Over the last few weeks we’ve seen stories from people who have moved to new cities and the struggles they’ve faced in finding their feet. This week we figured we’d flip the script and address the problems that you can face when you return home. In recent years recession and austerity have hit in full force. This has motivated people to leave their homelands in search of jobs and new opportunities. When moving away people expect to have to make new connections, for many this is part of the attraction, but what happens when the sun sets and you return home. Home evokes connotations of warmth, relaxation, stability, and security. You are looking forward to seeing familiar faces and getting back into a groove that you’ve known your whole life. But while you’ve been away things have changed at home, and what you may have relied upon in the past might no longer be around. Friends may have also left, and suddenly your local feels entirely new. Upon returning to more familiar shores it can be startling to realise that it just doesn’t fit like it used to.
Almost a year ago I returned to Ireland having lived away for 8 years. I returned for all the things I missed, family, friends, the Irish banter, our highly educated and irreverent sense of humour and attitude to things; and our ability to take the piss out of ourselves.
Being back had its challenges though and while I was busy acclimatising and settling in more ways than one, I had returned to a city I didn’t know (Cork) and was getting to grips with lots more than I anticipated. Fortunately I had friends to stay with but I still needed to get out there and meet new people and find humour and support in the middle of this upheaval.
At a Meetup group one of the girls recommended the GirlCrew. I joined shortly after and I’ve been really impressed with the ethics, activities, offers of support and information I’ve found there. As we’ve changed and developed as a culture and country I think we’ve realised that we’ve all moved or been displaced at some point; we’ve all needed help, direction or just to be with like-minded spirits to have a laugh and blow off some steam. It’s a generous spirited group with ideas, diversity and something for everyone.
Anne Marie Callaghan, GirlCrew Cork
We often take home granted, we expect to leave and come back to find everything just so but this isn’t the case. This realisation can be weird and unnerving but it doesn’t have to be. Remember that coming back can be just like leaving. At first you might have to be your own best friend. Take yourself out, whether it’s just for a stroll, or to a local cafe, it’s important to get out and enjoy being back. We all know how easy it is to get disheartened when things don’t turn out as we expect, but you’ve already proven that you can stand on your own two feet. Reminding yourself of that can give you a little pep if needed. Don’t forget you also have the advantage of having ties to that place and on some level there may be many things that have stayed the same. It’s important not to rely too heavily on these though, remember that you are not the same person that left and those around you will have changed too. It’s also time to get over those hangovers from the past, yes, that person may have thrown mud at you in primary school but think of it as a funny story as opposed to something to bear a grudge against. In all likelihood they want to move on too and letting things go is all part of growing up.

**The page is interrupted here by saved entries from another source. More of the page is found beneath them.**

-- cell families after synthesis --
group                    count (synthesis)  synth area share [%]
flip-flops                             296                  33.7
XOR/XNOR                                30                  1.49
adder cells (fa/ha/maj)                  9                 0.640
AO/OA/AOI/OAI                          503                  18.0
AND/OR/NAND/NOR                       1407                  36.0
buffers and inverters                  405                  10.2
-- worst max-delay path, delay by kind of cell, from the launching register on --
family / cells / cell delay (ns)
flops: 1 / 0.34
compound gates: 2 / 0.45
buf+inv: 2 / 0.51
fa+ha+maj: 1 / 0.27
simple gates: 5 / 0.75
[src/rtl/pse_seq_pkg.sv]
// Package: shared encodings for the port power sequencer.
// Assumes: the mode and state codes below are visible at the top-level ports.
package pse_seq_pkg;

    typedef enum logic [1:0] {
        MODE_OFF    = 2'b00,
        MODE_MANUAL = 2'b01,
        MODE_SEMI   = 2'b10,
        MODE_AUTO   = 2'b11
    } pse_mode_e;

    typedef enum logic [2:0] {
        ST_IDLE     = 3'd0,
        ST_DETECT   = 3'd1,
        ST_BACKOFF  = 3'd2,
        ST_DETECTED = 3'd3,
        ST_CLASSIFY = 3'd4,
        ST_READY    = 3'd5,
        ST_POWERED  = 3'd6
    } pse_state_e;

    localparam logic [1:0] DET_NONE    = 2'b00;
    localparam logic [1:0] DET_VALID   = 2'b01;
    localparam logic [1:0] DET_INVALID = 2'b10;
    localparam logic [1:0] DET_OPEN    = 2'b11;

    typedef struct packed {
        logic det_done;
        logic cls_done;
        logic fault_off;
        logic disc_off;
    } pse_events_t;

endpackage

[src/rtl/pse_cycle_timer.sv]
// Module: pse_cycle_timer
// Counts the cycles during which run_i is high and saturates at LIMIT.
// done_o is high in the LIMIT-th running cycle.
// Assumes LIMIT >= 1. Dropping run_i clears the count in the next cycle.
module pse_cycle_timer #(
    parameter int unsigned LIMIT = 16
) (
    input  logic clk,
    input  logic rst_n,
    input  logic run_i,
    output logic done_o
);
    localparam int unsigned W = (LIMIT < 2) ? 1 : $clog2(LIMIT + 1);
    localparam logic [W-1:0] LAST = W'(LIMIT - 1);
    localparam logic [W-1:0] TOP  = W'(LIMIT);

    logic [W-1:0] cnt_q;

    // Counter: clear when idle, advance while running, hold at TOP.
    always_ff @(posedge clk) begin
        if (!rst_n) begin
            cnt_q <= '0;
        end else if (!run_i) begin
            cnt_q <= '0;
        end else if (cnt_q != TOP) begin
            cnt_q <= cnt_q + 1'b1;
        end
    end

    // Terminal flag for the cycle in which the limit is reached.
    always_comb begin
        done_o = run_i && (cnt_q == LAST);
    end

    AST_TIMER_NO_WRAP: assert property (@(posedge clk) disable iff (!rst_n)
        (run_i && $past(run_i) && cnt_q == TOP) |-> $past(cnt_q) >= LAST)
        else $error("timer wrapped");

endmodule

We’ve all had the moment where people we’ve met in life also know each other, the internet has shown this over and over again. It’s not uncommon to have mutual friends pop up all over the place or to see childhood friends tagged in the photos of new acquaintances. Why not utilise these as a starting point and get in on the action. Joining a local sports team, hobby club, or GirlCrew group can make the move so much easier. It might take a little grit but you’ve already made the move so now is the time to meet new people and get resettled into the community. The old gang might be gone but there are new friendships to be made and these will be just as rewarding. It may feel a little deflating to be faced with new concerns when moving home but these are common issues, and don’t forget that you are moving somewhere “new” even if the place is marked home on your map. Give yourself time to breath, time to find yourself, and most importantly – welcome home!